20 Hospital Workers Describe Paranormal Experiences From Their Jobs

As far as scary stories go, creepy paranormal hospital tales are some of the most nerve-wracking. A place where many spend the last moments of their lives, or spend years in between life and death, hospitals ooze paranormal phenomena like they do bodily fluids. As such, nurses share supernatural stories on Reddit so everyone can get a look at what goes on behind their white curtains.

From patients that seem to come back to life to the weird sh*t that people start seeing and hearing before they die, it'll make you glad that you're not working in a hospital wing. But next time you visit someone in the hospital, you may want to keep your eyes peeled. 

Photo: YouTube

  • A Second Time

    From user simplesimon6262:

    "When I was a student, I got called in on a stroke patient. She had coded and they were doing cpr. They worked for 45 minutes, but she died. They cleaned her up, and called on the family to say goodbye, but by that time the family left. She had been both brain dead and without a pulse for more than 45 minutes. Blood had filled her brain, and she was completely grey and started to smell. Suddenly, she sat up, and called for her family. The nurses rushed to get monitors and equipment back on her. They started working on her again, she stabilized, said goodbye to her family, and promptly died a second time."

  • A Last Meal

    From a deleted Reddit user:

    "I had an old lady come in by ambulance, near death. She was a DNR (do-not-resuscitate), so we weren't going to do much for her. She didn't have any family that we could find. The hospital was full, so we had to keep her in the ER for the night.

    Again, she was near death. When you've seen enough people die, there's no mistaking it, and she was almost there. Barely responsive; pale, cool, breaths were really irregular, heart rate was up and down, too. We just turned the lights down and kept an eye on her monitor, basically waiting for her to die.

    About an hour later, she's standing at the door of her room. She'd gotten up and put on all her clothes. We were all like, 'WTF?' One of the nurses went to check on her, and she said she was hungry. Not knowing really what to make of things, we got her a chair, a bedside table, and went to the cafeteria and got her a tray of food.
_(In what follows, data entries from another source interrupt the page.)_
Background: an optimization exercise with open tools, aiming at small area, a short achievable clock period and few clock cycles. Do not read the settings as production practice. The RTL was checked by simulation tests, not by an equivalence proof against the original design. No activity file was given, so power comes from the tool's default toggle rates.

## sc_codec
module sc_codec (
    input  wire        clk,
    input  wire        rst,
    input  wire        req_valid,
    output wire        req_ready,
    input  wire [63:0] req_word,
    input  wire [9:0]  req_len,
    input  wire        in_valid,
    output wire        in_ready,
    input  wire [7:0]  in_data,
    output wire        out_valid,
    input  wire        out_ready,
    output wire [7:0]  out_data,
    output wire        rsp_valid,
    input  wire        rsp_ready,
    output wire [63:0] rsp_word
);
For scale: roughly 1,000 cells after synthesis, ~0.0079 mm² of cells after synthesis.
export LEC_CHECK = 0
export ABC_AREA = 1
export CAP_MARGIN = 20
export CORE_MARGIN = 2
export CORE_UTILIZATION = 40
export SETUP_SLACK_MARGIN = 5.0
export SLEW_MARGIN = 20
create_clock -name core_clock -period 8.0 [get_ports {clk}]
standard.sh (not shown) runs the stock make flow with config.mk's settings and CLKGATE_MAP_FILE= SYNTH_SCRIPT=/design/flow/synth_recipe.tcl, a recipe that flattens the netlist after the stock synthesis.
==> flow/flow/run.sh <==
#!/bin/bash
# Own layout flow: the standard layout (standard.sh, step by step) with
#  - plain buffers on the ports (buf_1 on req_word and req_len, buf_2 elsewhere)
#    instead of the slow clock-delay cell that
#    buffer_ports picks (flow/post_gp.tcl, after global placement);
#  - a clock tree of clkbuf_4 under a clkbuf_8 root, without dummy loads;
#  - setup repair aiming at a slack of FLOW_MARGIN ns (standard.sh's make
#    command, with only SETUP_SLACK_MARGIN changed).
# Each step's output goes to a log file here (ORFS's own logs are in orfs/logs).
set -euo pipefail
W=$(pwd)
FLOW_MARGIN=5.3
export POST_GLOBAL_PLACE_TCL=$W/flow/post_gp.tcl
export CTS_ARGS="-sink_clustering_enable -repair_clock_nets -dont_use_dummy_load -root_buf sky130_fd_sc_hd__clkbuf_8 -buf_list sky130_fd_sc_hd__clkbuf_4"
sed "s/SETUP_SLACK_MARGIN=[0-9.]*/SETUP_SLACK_MARGIN=$FLOW_MARGIN/" standard.sh > own_standard.sh
grep -q "SETUP_SLACK_MARGIN=$FLOW_MARGIN" own_standard.sh
bash own_standard.sh synth > log_synth.txt 2>&1
bash own_standard.sh floorplan > log_floorplan.txt 2>&1
bash own_standard.sh place > log_place.txt 2>&1
bash own_standard.sh cts > log_cts.txt 2>&1
bash own_standard.sh route > log_route.txt 2>&1
bash own_standard.sh finish > log_finish.txt 2>&1
==> flow/flow/post_gp.tcl <==
# Replace the port buffers that buffer_ports inserted (a slow clock-delay
# cell) with plain buffers: buf_1 on the request word and length inputs,
# which only load registers, and buf_2 on every other port.
set n1 0
set n2 0
foreach inst [[ord::get_db_block] getInsts] {
  set name [$inst getName]
  if {![regexp {^(input|output)[0-9]+$} $name]} { continue }
  set cell sky130_fd_sc_hd__buf_2
  set a [$inst findITerm A]
  if {$a ne "NULL" && [$a getNet] ne "NULL"} {
    set net [[$a getNet] getName]
    if {[string match {req_word*} $net] || [string match {req_len*} $net]} {
      set cell sky130_fd_sc_hd__buf_1
    }
  }
  if {[[$inst getMaster] getName] ne $cell} {
    replace_cell [get_cells $name] $cell
    if {$cell eq "sky130_fd_sc_hd__buf_1"} { incr n1 } else { incr n2 }
  }
}
puts "post_gp: port buffers replaced, $n1 by buf_1 and $n2 by buf_2"
Testbench counts at the start, summed over its fixed seeds: cycles 127,029.
Then changed:
==> flow/flow/run.sh (replaced) <==
#!/bin/bash
# Own layout flow: the standard layout (standard.sh, step by step) with
#  - plain buffers on the ports (buf_1 on req_word and req_len, buf_2 elsewhere)
#    instead of the slow clock-delay cell that
#    buffer_ports picks (flow/post_gp.tcl, after global placement);
#  - a clock tree of clkbuf_8 without dummy loads.
# Each step's output goes to a log file here (ORFS's own logs are in orfs/logs).
set -euo pipefail
W=$(pwd)
export POST_GLOBAL_PLACE_TCL=$W/flow/post_gp.tcl
export CTS_ARGS="-sink_clustering_enable -repair_clock_nets -dont_use_dummy_load -buf_list sky130_fd_sc_hd__clkbuf_8"
bash standard.sh synth > log_synth.txt 2>&1
bash standard.sh floorplan > log_floorplan.txt 2>&1
bash standard.sh place > log_place.txt 2>&1
bash standard.sh cts > log_cts.txt 2>&1
bash standard.sh route > log_route.txt 2>&1
bash standard.sh finish > log_finish.txt 2>&1
CORE_UTILIZATION = 55   (was 40)
PLACE_DENSITY = 0.75   (was unset)
Effect:
- The changed run finished with timing, DRC and antenna clean
- cell count came out lower by a little under a tenth
- final area fell by a few percent
- routed wire length fell by a little under a tenth
- sequential share of layout area came out higher by 2.4 points
- via count is higher slightly
- count of clock-buffer cells in the layout does not change
- total power came out lower by a few percent
- clock power came out higher by a quarter to a third
- synthesized cell count does not change
- register-to-register slack gets worse by 0.24 ns
- non-clock buffer count drops by 26
Then changed:
ABC_AREA = unset   (was 1)
CORE_UTILIZATION = 40   (was 55)
PLACE_DENSITY = unset   (was 0.75)
The changed run produced a clean layout.
Critical path depth fell by 3.
Hold slack degrades by 0.0037 ns.
Cell count fell by 9.2%.
Sequential cell count is unchanged.
Then changed:
==> flow/flow/run.sh (replaced) <==
#!/bin/bash
# Own layout flow: the standard layout (standard.sh, step by step) with
#  - plain buffers on the ports (buf_1 on req_word and req_len, buf_2 elsewhere)
#    instead of the slow clock-delay cell that
#    buffer_ports picks (flow/post_gp.tcl, after global placement);
#  - a clock tree of clkbuf_4 under a clkbuf_8 root, without dummy loads;
#  - setup repair aiming at a slack of FLOW_MARGIN ns (standard.sh's make
#    command, with only SETUP_SLACK_MARGIN changed).
# Each step's output goes to a log file here (ORFS's own logs are in orfs/logs).
set -euo pipefail
W=$(pwd)
FLOW_MARGIN=5.5
export POST_GLOBAL_PLACE_TCL=$W/flow/post_gp.tcl
export CTS_ARGS="-sink_clustering_enable -repair_clock_nets -dont_use_dummy_load -root_buf sky130_fd_sc_hd__clkbuf_8 -buf_list sky130_fd_sc_hd__clkbuf_4"
sed "s/SETUP_SLACK_MARGIN=[0-9.]*/SETUP_SLACK_MARGIN=$FLOW_MARGIN/" standard.sh > own_standard.sh
grep -q "SETUP_SLACK_MARGIN=$FLOW_MARGIN" own_standard.sh
bash own_standard.sh synth > log_synth.txt 2>&1
bash own_standard.sh floorplan > log_floorplan.txt 2>&1
bash own_standard.sh place > log_place.txt 2>&1
bash own_standard.sh cts > log_cts.txt 2>&1
bash own_standard.sh route > log_route.txt 2>&1
bash own_standard.sh finish > log_finish.txt 2>&1
ABC_AREA = 1   (was unset)
Via count rose by 13%.
Sequential share of layout area falls by 5.4 points.
Area after synthesis fell by 1.2%.
Sequential power came out lower by 6.0%.
Worst hold slack is better by 0.025 ns.
Then changed:
==> flow/flow/run.sh (replaced) <==
#!/bin/bash
# Own layout flow: the standard layout (standard.sh, step by step) with
#  - plain buffers on the ports (buf_1 on req_word and req_len, buf_2 elsewhere)
#    instead of the slow clock-delay cell that
#    buffer_ports picks (flow/post_gp.tcl, after global placement);
#  - a clock tree of clkbuf_4 under a clkbuf_8 root, without dummy loads.
# Each step's output goes to a log file here (ORFS's own logs are in orfs/logs).
set -euo pipefail
W=$(pwd)
export POST_GLOBAL_PLACE_TCL=$W/flow/post_gp.tcl
export CTS_ARGS="-sink_clustering_enable -repair_clock_nets -dont_use_dummy_load -root_buf sky130_fd_sc_hd__clkbuf_8 -buf_list sky130_fd_sc_hd__clkbuf_4"
bash standard.sh synth > log_synth.txt 2>&1
bash standard.sh floorplan > log_floorplan.txt 2>&1
bash standard.sh place > log_place.txt 2>&1
bash standard.sh cts > log_cts.txt 2>&1
bash standard.sh route > log_route.txt 2>&1
bash standard.sh finish > log_finish.txt 2>&1
After rerunning:
- utilization shrinks by 8.5 points
- total power drops by 19%
- worst setup slack degrades by 0.18 ns
- sequential share of layout area climbs by 5.7 points
- synthesized cell count is unchanged

-- afterwards: timing with drivers on the ports --
In the flow no input, the clock included, has a driving cell. The finished layouts below were timed again as built, in two steps.
Step 1 (the two cells are an assumption about what drives the block):
set clk [get_ports {clk}]
set_driving_cell -lib_cell sky130_fd_sc_hd__clkbuf_16 $clk
set_driving_cell -lib_cell sky130_fd_sc_hd__buf_2 [delete_from_list [all_inputs] $clk]
Step 2 moves the port delays by t, midway between the first and last clock arrival at a register: inputs arrive t later, outputs are due t later. That takes back most of the time a late clock gives input paths.
a / b / c = no drivers / after step 1 / after step 2; a / b = the first two.
| run | shift t [ns] | setup slack, ns | hold slack, ns |
|---|---|---|---|
| the first run | 0.448 | 5.312 / 5.271 / 4.887 | 0.441 / 0.441 / 0.441 |
| the second run | 0.481 | 5.139 / 5.139 / 4.689 | 0.459 / 0.459 / 0.459 |
| the third run | 0.481 | 5.070 / 5.070 / 4.641 | 0.455 / 0.455 / 0.455 |
| the fourth run | 0.456 | 5.314 / 5.273 / 4.982 | 0.480 / 0.480 / 0.480 |
| the fifth run | 0.465 | 5.133 / 5.153 / 4.688 | 0.415 / 0.415 / 0.415 |
After both steps setup and hold are still met in every run listed. For the second run, which loses most, drivers alone change the setup slack by 0.000 ns; drivers and shift together by -0.450 ns.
    She sat there, ate all her food, talked with the staff a little. After about an hour, she told her nurse that she was tired and wanted to lie back down. We helped her back into bed, and within 30 minutes she was dead." 

  • He's Real Handsome

    From a deleted Reddit user:

    "I used to work in a skilled nursing facility, usually assigned to the Alzheimer's ward. One night I'm in the linen room stocking my cart, and I heard someone shuffle up behind me, then I felt a hand on my shoulder. I turned around and there was no one else in the room. The door was still shut too.

    Another lady started to complain that a man was coming into her room at night (again, Alzheimer's so I didn't think much of it) so to reassure her, I told her I'd check on her throughout the night. She complained of this man for every night for two more weeks when I asked her to describe him to me.

    'He's real handsome, and wears a black suit. Oh. He's right behind you now, honey.'

    That freaked me the f*ck out. Of course there was no one behind me. She died the next night in her sleep."

  • The Same Hallucinations

    From user boonedj:

    "I work in long-term care currently, where a lot of palliative residents always claim to hallucinate either small dogs or its either children eating ice cream before they die. It's always facility specific too. One facility I work at I have had about six or seven residents claim to see a little girl eating ice cream, and then they die later that night. I'm going to find that little sh*t, she's causing me so much paperwork."

  • Bill's Here

    From user Jesspandapants:

    "I'm an RN and while I was a student I was caring for a lady who had end-stage renal failure, had a DNAR (do not attempt resuscitation) and was shutting down. We were having a little chat when she stopped, looked over my shoulder and said 'Bill's here love, I've got to go,' and swiftly stopped breathing. Read her old notes and Bill was her deceased husband."

  • Religious Music

    From user RNWaitress:

    "About two years ago we treated patients during a fungal meningitis outbreak. Our acute care floor has a census of 20. During this, at least 10-15 were meningitis patients, age ranging from twenties to nineties. There are no shared rooms and all the patients were in isolation, no contact with one another. Many of them had the same hallucinations, children in the corners of their rooms and auditory hallucinations of religious music."